## WHAT YOU WILL DO
Could you filter the records below and return each line that holds "nine"?

Excerpts from a dataset:
★ ★ ★ ★ ★ ★ ★
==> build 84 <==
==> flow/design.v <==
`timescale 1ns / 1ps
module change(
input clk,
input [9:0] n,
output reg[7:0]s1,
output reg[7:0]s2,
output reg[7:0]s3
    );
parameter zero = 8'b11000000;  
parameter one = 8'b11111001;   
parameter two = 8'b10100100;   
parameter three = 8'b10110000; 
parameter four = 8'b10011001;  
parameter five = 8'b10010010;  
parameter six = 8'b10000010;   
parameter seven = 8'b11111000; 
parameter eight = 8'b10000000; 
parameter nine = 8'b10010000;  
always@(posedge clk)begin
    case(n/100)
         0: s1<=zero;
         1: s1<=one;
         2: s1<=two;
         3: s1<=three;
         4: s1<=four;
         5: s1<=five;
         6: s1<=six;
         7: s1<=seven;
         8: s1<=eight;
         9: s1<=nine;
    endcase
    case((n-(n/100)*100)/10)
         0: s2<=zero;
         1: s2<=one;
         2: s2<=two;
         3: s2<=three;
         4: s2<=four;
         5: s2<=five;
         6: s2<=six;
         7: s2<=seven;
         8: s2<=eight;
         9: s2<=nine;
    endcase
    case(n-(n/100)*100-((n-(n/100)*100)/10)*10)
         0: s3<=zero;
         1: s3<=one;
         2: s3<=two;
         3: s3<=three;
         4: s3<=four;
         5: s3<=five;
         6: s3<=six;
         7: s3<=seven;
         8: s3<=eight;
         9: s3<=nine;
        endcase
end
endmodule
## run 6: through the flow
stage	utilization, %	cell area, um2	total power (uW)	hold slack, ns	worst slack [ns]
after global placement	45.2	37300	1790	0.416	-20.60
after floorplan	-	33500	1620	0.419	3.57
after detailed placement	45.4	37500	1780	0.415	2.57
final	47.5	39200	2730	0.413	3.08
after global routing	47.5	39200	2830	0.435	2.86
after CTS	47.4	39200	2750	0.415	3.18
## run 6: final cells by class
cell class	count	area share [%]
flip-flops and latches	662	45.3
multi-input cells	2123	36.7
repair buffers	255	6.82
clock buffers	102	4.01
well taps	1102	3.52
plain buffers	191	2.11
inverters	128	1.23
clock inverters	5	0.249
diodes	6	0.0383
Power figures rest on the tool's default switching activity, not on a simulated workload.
Design main, start of the top module:
module main(clk, rst, ena, state_0, cells);
parameter N = 16;  
parameter M = N + 2;  
input wire clk;
input wire rst;
input wire ena;
input wire [N*N-1:0] state_0;
output logic [N*N-1:0] cells;
wire [M*M-1:0] bordered_cells_q;  
wire [M*M-1:0] bordered_cells_d;
logic [M*M-1:0] bordered_cells_0;  
function int cell_index(int i, int j);
  cell_index = M*j + i;
endfunction
generate
  genvar i;
  genvar j;
  for (i = 0; i < M; i = i + 1) begin : cells_x
    for (j = 0; j < M; j = j + 1) begin : cells_y
      if ( (i > 0) && (i < (M-1)) && (j > 0) && (j < (M-1)) ) begin
        assign bordered_cells_0[cell_index(i, j)] = state_0[N*(j-1) + (i-1)];
        conway_cell CELL(
          .clk(clk), .rst(rst), .ena(ena),
          .neighbors({
            bordered_cells_q[cell_index(i-1, j-1)],
            bordered_cells_q[cell_index(i-1, j  )],
            bordered_cells_q[cell_index(i-1, j+1)],
            bordered_cells_q[cell_index(i  , j+1)],
            bordered_cells_q[cell_index(i+1, j+1)],
            bordered_cells_q[cell_index(i+1, j  )],
            bordered_cells_q[cell_index(i+1, j-1)],
            bordered_cells_q[cell_index(i  , j-1)]
          }),
          .state_0(bordered_cells_0[cell_index(i, j)]),
          .state_d(bordered_cells_d[cell_index(i, j)]),
          .state_q(bordered_cells_q[cell_index(i, j)])
        );
      end else begin  
        assign bordered_cells_0[cell_index(i,j)] = 1'b0;
        assign bordered_cells_q[cell_index(i,j)] = bordered_cells_0[cell_index(i,j)];
        assign bordered_cells_d[cell_index(i,j)] = 0;
      end
    end
  end
  for (i = 0; i < N; i = i + 1) begin : unborder
    always_comb begin
        cells[N*(i+1)-1:N*i] = bordered_cells_q[M*(i+2)-2:M*(i+1)+1];
    end
  end
endgenerate
endmodule
Size: about 6000 cells after synthesis.
export LEC_CHECK = 0
export ABC_AREA = 1
export CAP_MARGIN = 20
export CELL_PAD_IN_SITES_DETAIL_PLACEMENT = 1
export CELL_PAD_IN_SITES_GLOBAL_PLACEMENT = 1
export CORE_MARGIN = 9
export CORE_UTILIZATION = 72
export MIN_ROUTING_LAYER = met2
export SETUP_SLACK_MARGIN = 0.71
export SLEW_MARGIN = 20
create_clock -name core_clock -period 3.03 [get_ports {clk}]
run.sh (not shown) runs the stock make flow with config.mk's settings and CLKGATE_MAP_FILE=.
The starting point failed in 3_3_place_gp, error GPL-0301.
Edit:
ABC_AREA = default   (was 1)
CELL_PAD_IN_SITES_DETAIL_PLACEMENT = default   (was 1)
CELL_PAD_IN_SITES_GLOBAL_PLACEMENT = default   (was 1)
CORE_MARGIN = 2   (was 9)
CORE_UTILIZATION = 52   (was 72)
MIN_ROUTING_LAYER = default   (was met2)
PLACE_DENSITY = 0.6   (was default)
SETUP_SLACK_MARGIN = default   (was 0.71)
clock period = 6.99 ns   (was 3.03 ns; I/O delays follow)
The changed run passed the timing, DRC and antenna checks.
Synthesized area fell by about 4%.
Synthesized cell count drops by 16%.
Die size went up by about 20%.
Edit:
CORE_UTILIZATION = 72   (was 52)
CTS_CLUSTER_SIZE = 95   (was default)
PLACE_DENSITY = 0.43   (was 0.6)
SETUP_SLACK_MARGIN = 1.1   (was default)
clock period = 3.96 ns   (was 6.99 ns; I/O delays follow)
Now the flow stopped in 5_1_grt, error DPL-0038.
Die size decreases by 27%.
Synthesized cell count does not change.
Synthesized area does not change.
Edit:
CTS_CLUSTER_DIAMETER = 376   (was default)
SETUP_SLACK_MARGIN = 1.11   (was 1.1)
The new run ended with an error in 5_1_grt. Die size stays the same. Area after synthesis stays the same. Synthesized cell count is unchanged.


== main ==
main again, from the RTL that the note above started with.
clock: 4.45 ns
lec_check: 0
abc_area: 0
cap_margin: 20
cell_pad_in_sites_detail_placement: 1
cell_pad_in_sites_global_placement: 0
core_margin: 9
core_utilization: 72
cts_cluster_size: 70
min_routing_layer: met2
place_density: 0.51
setup_slack_margin: 0.71
slew_margin: 20
FAIL main @ detailed placement: tool exited with error
diff inputs: main => the feature branch
# main
export LEC_CHECK = 0
export ABC_AREA = 0
export CAP_MARGIN = 20
export CELL_PAD_IN_SITES_DETAIL_PLACEMENT = 1
export CELL_PAD_IN_SITES_GLOBAL_PLACEMENT = 0
export CORE_MARGIN = 9
export CORE_UTILIZATION = 72
export CTS_CLUSTER_SIZE = 70
export MIN_ROUTING_LAYER = met2
export PLACE_DENSITY = 0.51
export SETUP_SLACK_MARGIN = 0.71
export SLEW_MARGIN = 20
create_clock -name core_clock -period 4.45 [get_ports {clk}]
# the feature branch
export LEC_CHECK = 0
export ABC_AREA = 1
export CAP_MARGIN = 20
export CELL_PAD_IN_SITES_DETAIL_PLACEMENT = 1
export CELL_PAD_IN_SITES_GLOBAL_PLACEMENT = 0
export CORE_MARGIN = 9
export CORE_UTILIZATION = 72
export CTS_CLUSTER_SIZE = 70
export MIN_ROUTING_LAYER = met2
export PLACE_DENSITY = 0.51
export SETUP_SLACK_MARGIN = 0.71
export SLEW_MARGIN = 20
create_clock -name core_clock -period 4.45 [get_ports {clk}]
Results
- No final results exist for the feature branch, since it was stopped by error DPL-0033 during detailed placement.
- Summary — synthesized area, the feature branch relative to main: higher, by about 4.4%.
- Sort the feature branch and main by cell count in the Yosys report asc -> top: main
- The feature branch vs. main: post-synthesis adder-cell area fraction went down by 2.3 points.
- Compared the feature branch against main; pre-placement core utilization within noise.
★ ★ ★ ★ ★ ★ ★
## ANSWER TO THE EXERCISE
parameter nine = 8'b10010000;  
         9: s1<=nine;
         9: s2<=nine;
         9: s3<=nine;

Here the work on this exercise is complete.